Hacker News new | ask | show | jobs
by barrkel 1021 days ago
If your data is intrinsically shaped like 1:100, what are you supposed to do - issue 10x batches of fetches with 10 elements? Give up on a relational database? Start designing custom sharding schemes to avoid doing the "wrong" thing that might take a few ms longer?

And I'll have you know that we do actually care about the performance of analytic queries. The difference in performance might be minutes vs hours, or hours vs days. Just because it's not as quick as point lookup doesn't mean we are completely time insensitive.

2 comments

If you're issuing a statement that includes an 'IN' statement with thousands of values, where are those values coming from, how are you getting them?

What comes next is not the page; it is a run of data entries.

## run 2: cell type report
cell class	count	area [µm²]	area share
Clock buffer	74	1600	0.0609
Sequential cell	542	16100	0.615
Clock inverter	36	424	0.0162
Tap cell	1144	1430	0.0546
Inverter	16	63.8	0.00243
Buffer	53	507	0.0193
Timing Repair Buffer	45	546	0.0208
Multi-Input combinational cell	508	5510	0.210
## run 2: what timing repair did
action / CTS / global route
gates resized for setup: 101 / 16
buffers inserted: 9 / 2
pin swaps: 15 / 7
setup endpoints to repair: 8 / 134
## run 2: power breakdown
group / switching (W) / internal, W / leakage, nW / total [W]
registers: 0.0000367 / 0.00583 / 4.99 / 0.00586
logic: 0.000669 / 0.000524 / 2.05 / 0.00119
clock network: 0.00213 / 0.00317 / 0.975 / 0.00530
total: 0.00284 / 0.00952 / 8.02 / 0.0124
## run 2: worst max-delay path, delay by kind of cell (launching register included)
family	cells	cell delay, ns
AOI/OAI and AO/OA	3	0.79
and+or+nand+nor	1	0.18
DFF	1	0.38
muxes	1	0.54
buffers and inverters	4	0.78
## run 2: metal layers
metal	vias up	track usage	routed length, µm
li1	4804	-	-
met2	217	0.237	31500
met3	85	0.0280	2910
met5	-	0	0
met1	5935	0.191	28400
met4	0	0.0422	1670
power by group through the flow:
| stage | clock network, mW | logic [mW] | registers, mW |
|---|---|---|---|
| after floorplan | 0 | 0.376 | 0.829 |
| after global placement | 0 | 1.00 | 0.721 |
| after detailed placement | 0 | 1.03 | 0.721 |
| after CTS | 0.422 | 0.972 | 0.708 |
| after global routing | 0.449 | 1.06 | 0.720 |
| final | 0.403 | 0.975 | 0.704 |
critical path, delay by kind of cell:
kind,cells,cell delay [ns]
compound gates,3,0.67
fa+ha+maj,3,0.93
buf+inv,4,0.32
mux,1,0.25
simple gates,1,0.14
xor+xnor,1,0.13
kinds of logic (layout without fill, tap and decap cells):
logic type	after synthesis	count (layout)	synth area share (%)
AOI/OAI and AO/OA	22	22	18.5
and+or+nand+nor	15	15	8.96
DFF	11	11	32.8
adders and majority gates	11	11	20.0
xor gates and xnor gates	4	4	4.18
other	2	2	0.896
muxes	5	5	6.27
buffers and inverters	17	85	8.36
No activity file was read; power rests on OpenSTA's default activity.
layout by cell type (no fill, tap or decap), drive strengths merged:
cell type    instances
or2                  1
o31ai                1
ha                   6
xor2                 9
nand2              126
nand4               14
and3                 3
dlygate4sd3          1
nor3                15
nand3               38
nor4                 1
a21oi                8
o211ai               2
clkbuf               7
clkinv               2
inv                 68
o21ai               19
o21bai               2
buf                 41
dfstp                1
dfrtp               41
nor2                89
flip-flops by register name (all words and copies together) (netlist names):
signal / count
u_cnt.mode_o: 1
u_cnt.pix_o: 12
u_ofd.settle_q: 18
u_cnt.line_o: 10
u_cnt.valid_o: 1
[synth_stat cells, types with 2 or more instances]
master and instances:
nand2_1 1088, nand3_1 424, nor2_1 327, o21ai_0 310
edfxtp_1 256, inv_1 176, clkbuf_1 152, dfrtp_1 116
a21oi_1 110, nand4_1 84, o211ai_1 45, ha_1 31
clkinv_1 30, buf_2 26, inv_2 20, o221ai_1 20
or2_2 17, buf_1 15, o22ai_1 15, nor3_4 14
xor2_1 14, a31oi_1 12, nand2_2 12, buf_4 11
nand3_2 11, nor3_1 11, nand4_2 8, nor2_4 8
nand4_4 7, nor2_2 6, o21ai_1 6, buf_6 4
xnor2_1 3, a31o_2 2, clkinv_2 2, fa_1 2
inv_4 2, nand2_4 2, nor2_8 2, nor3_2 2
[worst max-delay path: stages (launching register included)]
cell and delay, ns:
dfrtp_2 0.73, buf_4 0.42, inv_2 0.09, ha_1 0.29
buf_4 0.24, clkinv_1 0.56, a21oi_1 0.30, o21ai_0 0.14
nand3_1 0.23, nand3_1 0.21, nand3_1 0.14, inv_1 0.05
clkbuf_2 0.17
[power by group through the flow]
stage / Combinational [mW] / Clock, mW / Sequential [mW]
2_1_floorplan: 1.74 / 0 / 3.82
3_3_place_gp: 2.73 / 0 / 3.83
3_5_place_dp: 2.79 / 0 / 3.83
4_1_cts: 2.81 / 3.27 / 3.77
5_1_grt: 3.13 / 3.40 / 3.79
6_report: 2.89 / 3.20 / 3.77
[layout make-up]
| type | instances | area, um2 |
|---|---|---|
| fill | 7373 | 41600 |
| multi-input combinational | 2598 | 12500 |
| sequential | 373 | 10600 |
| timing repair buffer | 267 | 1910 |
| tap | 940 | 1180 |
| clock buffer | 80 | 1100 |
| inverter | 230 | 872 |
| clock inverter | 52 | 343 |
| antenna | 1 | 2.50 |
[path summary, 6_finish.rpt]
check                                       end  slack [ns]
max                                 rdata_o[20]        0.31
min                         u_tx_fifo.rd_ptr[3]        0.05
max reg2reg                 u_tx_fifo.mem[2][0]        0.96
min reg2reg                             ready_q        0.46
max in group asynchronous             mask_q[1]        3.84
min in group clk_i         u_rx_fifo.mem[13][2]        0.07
==> src/rtl/tgen_pkg.sv <==
package tgen_pkg;

  typedef enum logic [1:0] {
    PAT_UNIFORM   = 2'd0,
    PAT_TORNADO   = 2'd1,
    PAT_TRANSPOSE = 2'd2,
    PAT_HOTSPOT   = 2'd3
  } pattern_e;

  typedef enum logic [1:0] {
    KIND_BODY   = 2'b00,
    KIND_HEAD   = 2'b01,
    KIND_TAIL   = 2'b10,
    KIND_SINGLE = 2'b11
  } flit_kind_e;

  typedef struct packed {
    logic startPkt;
    logic nextFlit;
    logic endPkt;
  } strobe_t;

endpackage

==> src/rtl/tgen_ctrl.sv <==
module tgen_ctrl
  import tgen_pkg::*;
(
  input  logic    clk,
  input  logic    rst_n,
  input  logic    injectReq,
  input  logic    lastFlit,
  input  logic    flitStall,
  output strobe_t strobes,
  output logic    flitValid
);

  typedef enum logic {ST_IDLE, ST_SEND} state_e;
  state_e stateQ;

  logic accept;

  always_comb begin
    accept           = (stateQ == ST_SEND) && !flitStall;
    strobes          = '0;
    strobes.startPkt = (stateQ == ST_IDLE) && injectReq;
    strobes.nextFlit = accept && !lastFlit;
    strobes.endPkt   = accept && lastFlit;
  end

  always_ff @(posedge clk) begin
    if (!rst_n) begin
      stateQ <= ST_IDLE;
    end else begin
      case (stateQ)
        ST_IDLE: if (strobes.startPkt) stateQ <= ST_SEND;
        ST_SEND: if (strobes.endPkt)   stateQ <= ST_IDLE;
        default: stateQ <= ST_IDLE;
      endcase
    end
  end

  assign flitValid = (stateQ == ST_SEND);

  // one idle cycle always follows an accepted tail
  assert_gap_after_tail_R8: assert property (@(posedge clk) disable iff (!rst_n)
    strobes.endPkt |=> !flitValid);

  // a stalled flit stays presented
  assert_valid_held_R9: assert property (@(posedge clk) disable iff (!rst_n)
    flitValid && flitStall |=> flitValid);

  // nothing presented straight out of reset
  assert_reset_idle_R1: assert property (@(posedge clk)
    !rst_n |=> !flitValid);

endmodule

In a relational database, a so large list of values generally indicates that they aren't arbitrary but would come from some table (perhaps with some condition), so the selection would be implemented with a table join - if you're fetching a huge list of IDs from the database and then passing them back as part of a query, that doesn't seem right.

In the grandparent comment, "Suppose you are loading thousands, if not millions of objects, and you wish to preload all of their children, your ORM might simply do this by running two SELECTs ..." - well if your ORM is doing something stupid, then you either fix the ORM or work around the ORM to get a reasonable query that will not uselessly send these millions of object IDs back to the database - what a waste of IO.

I was very confused about your comment (because the obvious answer is to use a JOIN), but then I realized you're talking about using a sharded database. To which my response is: don't. Just buy more RAM.

I realize that this doesn't scale indefinitely, but for the 99% of us who just need to manage a few billion rows, it's the right answer.